W "jedynce” jest bomba - w ten mniej więcej sposób informowani są policjanci albo dyrektorzy szkół przez domorosłych żartownisi. Choć są to na szczęście fałszywe sygnały, policja nie może pozwolić sobie na ich zbagatelizowanie. Organizowana każdorazowo akcja pochłania nie tylko wiele czasu, ale też pieniędzy.
Przypomnijmy, że pod koniec września, gdy uczniowie zamojskich szkół średnich pisali drugą część próbnej matury, KMP została powiadomiona, że w siedmiu szkołach na terenie miasta podłożone są bomby. W każdej przerwano egzamin, a dwie specjalne grupy policji i Straż Miejska przez kilka godzin przeczesywały szkolne budynki. Informacja o bombach okazała się na szczęście fałszywa. Policji do tej pory nie udało się odnaleźć dowcipnisiów.

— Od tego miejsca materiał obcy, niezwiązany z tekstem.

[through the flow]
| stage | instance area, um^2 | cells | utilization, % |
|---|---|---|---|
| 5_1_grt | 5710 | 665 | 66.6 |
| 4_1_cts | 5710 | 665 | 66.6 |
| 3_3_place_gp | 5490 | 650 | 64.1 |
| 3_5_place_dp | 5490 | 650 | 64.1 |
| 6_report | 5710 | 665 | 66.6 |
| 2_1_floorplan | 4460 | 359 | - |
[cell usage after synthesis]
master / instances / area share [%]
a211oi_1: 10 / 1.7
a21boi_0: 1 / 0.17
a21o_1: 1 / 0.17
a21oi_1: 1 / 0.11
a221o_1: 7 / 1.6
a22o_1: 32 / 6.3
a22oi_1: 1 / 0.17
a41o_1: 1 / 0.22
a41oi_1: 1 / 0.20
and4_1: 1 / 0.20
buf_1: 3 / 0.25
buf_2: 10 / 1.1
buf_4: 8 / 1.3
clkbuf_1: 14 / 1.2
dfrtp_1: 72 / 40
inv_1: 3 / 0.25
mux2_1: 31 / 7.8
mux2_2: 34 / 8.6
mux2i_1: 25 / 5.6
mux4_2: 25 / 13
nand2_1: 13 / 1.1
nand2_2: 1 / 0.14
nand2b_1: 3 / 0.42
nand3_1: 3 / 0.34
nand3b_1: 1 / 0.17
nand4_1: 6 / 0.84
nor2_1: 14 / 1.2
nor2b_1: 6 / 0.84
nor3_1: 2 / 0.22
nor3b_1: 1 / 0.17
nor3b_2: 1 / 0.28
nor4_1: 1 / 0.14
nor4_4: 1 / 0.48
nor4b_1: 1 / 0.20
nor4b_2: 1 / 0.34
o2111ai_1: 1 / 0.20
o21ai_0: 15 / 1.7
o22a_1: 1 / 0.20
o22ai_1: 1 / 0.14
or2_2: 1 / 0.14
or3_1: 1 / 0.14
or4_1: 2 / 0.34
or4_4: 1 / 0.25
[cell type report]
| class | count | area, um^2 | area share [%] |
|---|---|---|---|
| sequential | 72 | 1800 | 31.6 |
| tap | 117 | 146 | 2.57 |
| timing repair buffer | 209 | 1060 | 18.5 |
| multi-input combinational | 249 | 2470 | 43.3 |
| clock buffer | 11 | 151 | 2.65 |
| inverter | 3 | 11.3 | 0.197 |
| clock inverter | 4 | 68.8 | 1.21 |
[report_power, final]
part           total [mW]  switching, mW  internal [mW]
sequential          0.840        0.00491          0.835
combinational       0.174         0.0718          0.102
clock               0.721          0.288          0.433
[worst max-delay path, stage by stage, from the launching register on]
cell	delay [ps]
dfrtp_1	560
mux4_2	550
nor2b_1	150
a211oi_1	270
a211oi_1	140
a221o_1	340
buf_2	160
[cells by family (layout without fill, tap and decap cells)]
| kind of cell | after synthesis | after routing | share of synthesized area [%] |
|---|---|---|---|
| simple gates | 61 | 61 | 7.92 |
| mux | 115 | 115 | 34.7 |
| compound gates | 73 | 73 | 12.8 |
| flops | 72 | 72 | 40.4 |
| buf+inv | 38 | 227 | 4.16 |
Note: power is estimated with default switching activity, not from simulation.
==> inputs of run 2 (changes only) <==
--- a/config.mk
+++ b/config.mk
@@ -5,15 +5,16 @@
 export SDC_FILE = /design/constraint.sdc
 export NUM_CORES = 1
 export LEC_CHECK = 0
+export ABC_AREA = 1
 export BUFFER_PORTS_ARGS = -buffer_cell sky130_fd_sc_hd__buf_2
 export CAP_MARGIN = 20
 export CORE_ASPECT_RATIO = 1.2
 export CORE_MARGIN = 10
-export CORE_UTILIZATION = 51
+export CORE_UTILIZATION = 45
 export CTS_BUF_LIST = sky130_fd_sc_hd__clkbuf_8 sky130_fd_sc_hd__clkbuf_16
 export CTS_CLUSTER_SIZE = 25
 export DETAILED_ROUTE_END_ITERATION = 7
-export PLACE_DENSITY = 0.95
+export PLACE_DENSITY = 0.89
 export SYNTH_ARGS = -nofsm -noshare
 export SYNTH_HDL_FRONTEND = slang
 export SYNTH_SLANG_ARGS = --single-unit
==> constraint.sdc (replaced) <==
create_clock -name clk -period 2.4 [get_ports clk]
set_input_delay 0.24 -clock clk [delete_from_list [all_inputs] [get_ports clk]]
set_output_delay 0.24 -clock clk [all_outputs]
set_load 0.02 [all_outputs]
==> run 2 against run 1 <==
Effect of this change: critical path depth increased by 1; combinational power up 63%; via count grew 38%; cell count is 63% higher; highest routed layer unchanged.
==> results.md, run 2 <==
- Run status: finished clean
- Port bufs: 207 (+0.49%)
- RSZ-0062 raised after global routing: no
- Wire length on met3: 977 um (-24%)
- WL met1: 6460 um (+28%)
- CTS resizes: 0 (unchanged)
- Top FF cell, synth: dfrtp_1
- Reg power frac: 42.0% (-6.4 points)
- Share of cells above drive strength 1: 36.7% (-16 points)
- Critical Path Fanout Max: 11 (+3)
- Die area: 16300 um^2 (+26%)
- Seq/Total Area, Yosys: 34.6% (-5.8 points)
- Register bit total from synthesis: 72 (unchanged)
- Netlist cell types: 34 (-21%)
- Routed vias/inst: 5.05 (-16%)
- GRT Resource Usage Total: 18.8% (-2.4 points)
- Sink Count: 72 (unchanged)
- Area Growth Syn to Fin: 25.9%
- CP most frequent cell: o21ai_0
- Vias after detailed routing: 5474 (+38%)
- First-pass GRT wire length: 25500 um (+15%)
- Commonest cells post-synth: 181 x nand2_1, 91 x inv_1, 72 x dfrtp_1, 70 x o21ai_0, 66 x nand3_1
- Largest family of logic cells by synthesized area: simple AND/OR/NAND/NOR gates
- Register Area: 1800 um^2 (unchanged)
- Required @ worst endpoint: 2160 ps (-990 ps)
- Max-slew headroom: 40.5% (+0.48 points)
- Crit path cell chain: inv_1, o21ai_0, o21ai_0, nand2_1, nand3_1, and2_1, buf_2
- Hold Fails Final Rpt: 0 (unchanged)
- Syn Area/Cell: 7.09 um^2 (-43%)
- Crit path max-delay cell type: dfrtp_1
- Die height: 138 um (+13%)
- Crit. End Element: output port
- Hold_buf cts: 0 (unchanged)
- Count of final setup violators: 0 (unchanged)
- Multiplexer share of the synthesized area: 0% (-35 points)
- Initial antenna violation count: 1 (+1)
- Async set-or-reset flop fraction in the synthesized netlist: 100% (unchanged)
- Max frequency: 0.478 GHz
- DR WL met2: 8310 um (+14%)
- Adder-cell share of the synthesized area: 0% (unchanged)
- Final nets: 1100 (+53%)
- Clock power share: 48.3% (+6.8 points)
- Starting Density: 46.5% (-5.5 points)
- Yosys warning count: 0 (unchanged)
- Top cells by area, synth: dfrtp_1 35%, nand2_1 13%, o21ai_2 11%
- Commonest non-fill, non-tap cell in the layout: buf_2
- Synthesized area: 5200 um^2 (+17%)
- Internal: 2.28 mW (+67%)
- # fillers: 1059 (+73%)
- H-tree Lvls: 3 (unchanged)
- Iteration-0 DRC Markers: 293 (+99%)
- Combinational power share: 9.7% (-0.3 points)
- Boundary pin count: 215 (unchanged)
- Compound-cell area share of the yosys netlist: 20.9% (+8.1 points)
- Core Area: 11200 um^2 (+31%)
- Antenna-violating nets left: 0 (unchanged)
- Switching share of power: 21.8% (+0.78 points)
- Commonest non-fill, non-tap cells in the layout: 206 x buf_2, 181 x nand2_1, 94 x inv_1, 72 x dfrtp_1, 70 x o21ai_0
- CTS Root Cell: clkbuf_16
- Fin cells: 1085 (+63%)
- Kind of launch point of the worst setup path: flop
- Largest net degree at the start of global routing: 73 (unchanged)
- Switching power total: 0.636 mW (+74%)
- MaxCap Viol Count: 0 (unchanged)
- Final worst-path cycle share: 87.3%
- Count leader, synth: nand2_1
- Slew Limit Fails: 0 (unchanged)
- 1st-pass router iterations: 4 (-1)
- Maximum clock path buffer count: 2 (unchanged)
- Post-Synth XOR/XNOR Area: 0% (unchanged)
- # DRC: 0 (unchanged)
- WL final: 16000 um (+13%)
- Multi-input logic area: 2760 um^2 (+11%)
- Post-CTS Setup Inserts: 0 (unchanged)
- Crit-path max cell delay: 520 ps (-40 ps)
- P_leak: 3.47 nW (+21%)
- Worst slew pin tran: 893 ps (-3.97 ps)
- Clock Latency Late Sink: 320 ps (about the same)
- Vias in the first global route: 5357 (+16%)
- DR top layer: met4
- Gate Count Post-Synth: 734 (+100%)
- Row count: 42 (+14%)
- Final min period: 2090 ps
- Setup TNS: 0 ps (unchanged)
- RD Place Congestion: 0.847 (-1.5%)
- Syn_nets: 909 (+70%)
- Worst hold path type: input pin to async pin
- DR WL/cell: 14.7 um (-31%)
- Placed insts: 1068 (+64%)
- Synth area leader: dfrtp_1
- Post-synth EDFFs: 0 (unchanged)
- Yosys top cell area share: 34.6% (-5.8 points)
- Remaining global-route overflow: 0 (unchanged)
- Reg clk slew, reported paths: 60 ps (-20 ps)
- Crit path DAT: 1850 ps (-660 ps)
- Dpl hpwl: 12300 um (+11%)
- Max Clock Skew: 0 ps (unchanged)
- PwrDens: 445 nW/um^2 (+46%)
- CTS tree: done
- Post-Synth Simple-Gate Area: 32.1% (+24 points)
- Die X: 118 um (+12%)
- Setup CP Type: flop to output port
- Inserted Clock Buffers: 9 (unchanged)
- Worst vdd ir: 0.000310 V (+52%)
File: src/rtl/cmdbuf_top.sv
// Module cmdbuf_top: registered command buffer with the selects that hold the data,
// the control bits that pass at every edge, the straight or fan-out layout and the late parity check.
// Assumes a single-ended clock and a synchronous active-low reset.
module cmdbuf_top
    import cmdbuf_pkg::*;
(
    input  logic              clk,
    input  logic              rst_n,
    input  logic              cfg_wide,
    input  logic              cfg_upper,
    input  logic              cs0_n,
    input  logic              cs1_n,
    input  logic              cke_in,
    input  logic              odt_in,
    input  logic [DATA_W-1:0] d_in,
    input  logic              par_in,
    output logic [DATA_W-1:0] q_flat,
    output logic [HALF_W-1:0] q_a,
    output logic [HALF_W-1:0] q_b,
    output logic              q_cke,
    output logic              q_odt,
    output logic              q_cs,
    output logic              ppo,
    output logic              par_err
);
    logic [DATA_W-1:0] data_q;
    layout_e           layout_q;
    logic              upper_q;

    cmdbuf_capture #(.W(DATA_W)) u_capture (
        .clk(clk), .rst_n(rst_n), .cfg_wide(cfg_wide), .cfg_upper(cfg_upper),
        .cs0_n(cs0_n), .cs1_n(cs1_n), .cke_in(cke_in), .odt_in(odt_in),
        .d_in(d_in), .data_q(data_q), .layout_q(layout_q), .upper_q(upper_q),
        .cke_q(q_cke), .odt_q(q_odt), .cs_q(q_cs)
    );

    cmdbuf_fanout #(.W(DATA_W), .H(HALF_W)) u_fanout (
        .clk(clk), .rst_n(rst_n), .data_q(data_q), .layout_q(layout_q),
        .upper_q(upper_q), .q_flat(q_flat), .q_a(q_a), .q_b(q_b)
    );

    cmdbuf_parity #(.W(DATA_W)) u_parity (
        .clk(clk), .rst_n(rst_n), .d_in(d_in), .par_in(par_in),
        .ppo_q(ppo), .err_q(par_err)
    );
endmodule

W całej Polsce odnotowano w ostatnim czasie wiele przypadków żartów z przesyłaniem białych substancji. Późnym popołudniem w czwartek funkcjonariusze zamojskiej policji skierowali się wraz z ekipą straży pożarnej, ratownictwa chemicznego i sanepidu na cmentarz do Krasnobrodu, gdzie na jednym z grobowców ujawniono enigmatyczny biały proszek. Podejrzanym materiałem zajęli się specjaliści. Nie był to na szczęście alarm "wąglikowy”. Okazało się, że grobowiec był pokryty wapnem, które pozostawili po sobie pracownicy wykonujący na cmentarzu prace murarskie. Skończyło się na strachu.